Displacement crisis in southeastern Myanmar requires local humanitarian response, Karen groups say

Community-based organisations suggest that the number of IDPs is double the estimates provided by UN agencies, whose access to the region continues to be restricted by the junta

Data recently released by Karen community-based organisations indicates that the number of people displaced in southeastern Myanmar since the 2021 coup may be more than double the figures previously provided by the UN.

Representatives of the Karen Peace Support Network (KPSN) said on October 27 that more than 347,500 people had been forced to flee their homes by military offensives throughout the seven districts of Kawthoolei—a predominantly ethnic Karen territory that includes all of Karen State and parts of Mon State and Bago and Tanintharyi regions. 

“Our members are working very closely with the IDPs [internally displaced persons] on the ground. That’s how we have these details,” KPSN’s Saw Lay Ka Paw told Myanmar Now.
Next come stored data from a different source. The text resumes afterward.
--- src/hdl/lal_pkg.sv ---
// Purpose: Constants and types for the LED annunciator logic.
// Assumes: One clock, word-indexed register port, sources from logic on the same clock.
// Notes: Register word index = {led number, register select}.
package lal_pkg;

    ////////////////////////////////////////////////////////////////////////////
    // Sizes
    localparam int SLOTS = 5;
    localparam int SEL_W = 5;
    localparam int ADDR_W = 8;
    localparam int DATA_W = 32;
    localparam int LED_IDX_W = 6;

    ////////////////////////////////////////////////////////////////////////////
    // Register select within one LED's group of four words
    localparam logic [1:0] REG_CFG = 2'h0;
    localparam logic [1:0] REG_ASGN = 2'h1;
    localparam logic [1:0] REG_STAT = 2'h2;

    // Status word bit positions
    localparam int STAT_OR = 0;
    localparam int STAT_LATCH = 1;
    localparam int STAT_ACTIVE = 2;
    localparam int STAT_RED = 3;
    localparam int STAT_GREEN = 4;

    ////////////////////////////////////////////////////////////////////////////
    // Blink timing
    localparam int CLK_HZ = 25_000_000;
    localparam int BLINK_HALF_MS = 500;
    localparam int BLINK_HALF_CYC = CLK_HZ / 1000 * BLINK_HALF_MS;

    ////////////////////////////////////////////////////////////////////////////
    // Encodings
    typedef enum logic [1:0] {
        LAL_LATCH_OFF,
        LAL_LATCH_ACK_SIG,
        LAL_LATCH_ACK_ALARM,
        LAL_LATCH_RSVD
    } lal_latch_e;

    typedef enum logic [1:0] {
        LAL_COL_GREEN,
        LAL_COL_RED,
        LAL_COL_RED_FLASH,
        LAL_COL_GREEN_FLASH
    } lal_col_e;

    // Config word: [1:0] latch, [3:2] active, [5:4] inactive, [6] enable,
    // [11:7] invert mask, [16:12] acknowledge source
    typedef struct packed {
        logic [SEL_W-1:0] ack_sel;
        logic [SLOTS-1:0] inv;
        logic en;
        lal_col_e inact;
        lal_col_e act;
        lal_latch_e latch;
    } lal_cfg_s;

    // Assignment word: [24:0] five source indices, [29:25] slot used flags
    typedef struct packed {
        logic [SLOTS-1:0] used;
        logic [SLOTS-1:0][SEL_W-1:0] sel;
    } lal_asgn_s;

    localparam int CFG_W = $bits(lal_cfg_s);
    localparam int ASGN_W = $bits(lal_asgn_s);

    // Reset: LED dark, not latched, no inversion, no slot assigned
    localparam lal_cfg_s CFG_RST = '{ack_sel: '0, inv: '0, en: 1'b0,
                                     inact: LAL_COL_GREEN, act: LAL_COL_GREEN,
                                     latch: LAL_LATCH_OFF};
    localparam lal_asgn_s ASGN_RST = '{used: '0, sel: '0};

endpackage : lal_pkg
On Monday, the UN Office for the Coordination of Humanitarian Affairs (OCHA) reported that there were a total of 169,700 IDPs in the region, including all of Karen and Mon states, Tanintharyi and eastern Bago—an area much larger than that described by KPSN. 

An OCHA representative did not respond to Myanmar Now’s specific inquiry regarding the discrepancy in IDP numbers, but said on October 28 that the agency was “staying and delivering [aid services] despite serious access challenges and funding shortfalls in Myanmar, including in the country’s Southeast.”

KPSN map from October 27 outlining internal displacement in Karen areas since the coup
UN OCHA map indicating nationwide levels of displacement, published on October 31

Duncan McArthur, Myanmar programme director for The Border Consortium—an alliance of international humanitarian organisations working with conflict-affected populations from the region in question—confirmed that the number of displaced “could be double OCHA’s estimate,” citing documentation from multiple groups on the ground. 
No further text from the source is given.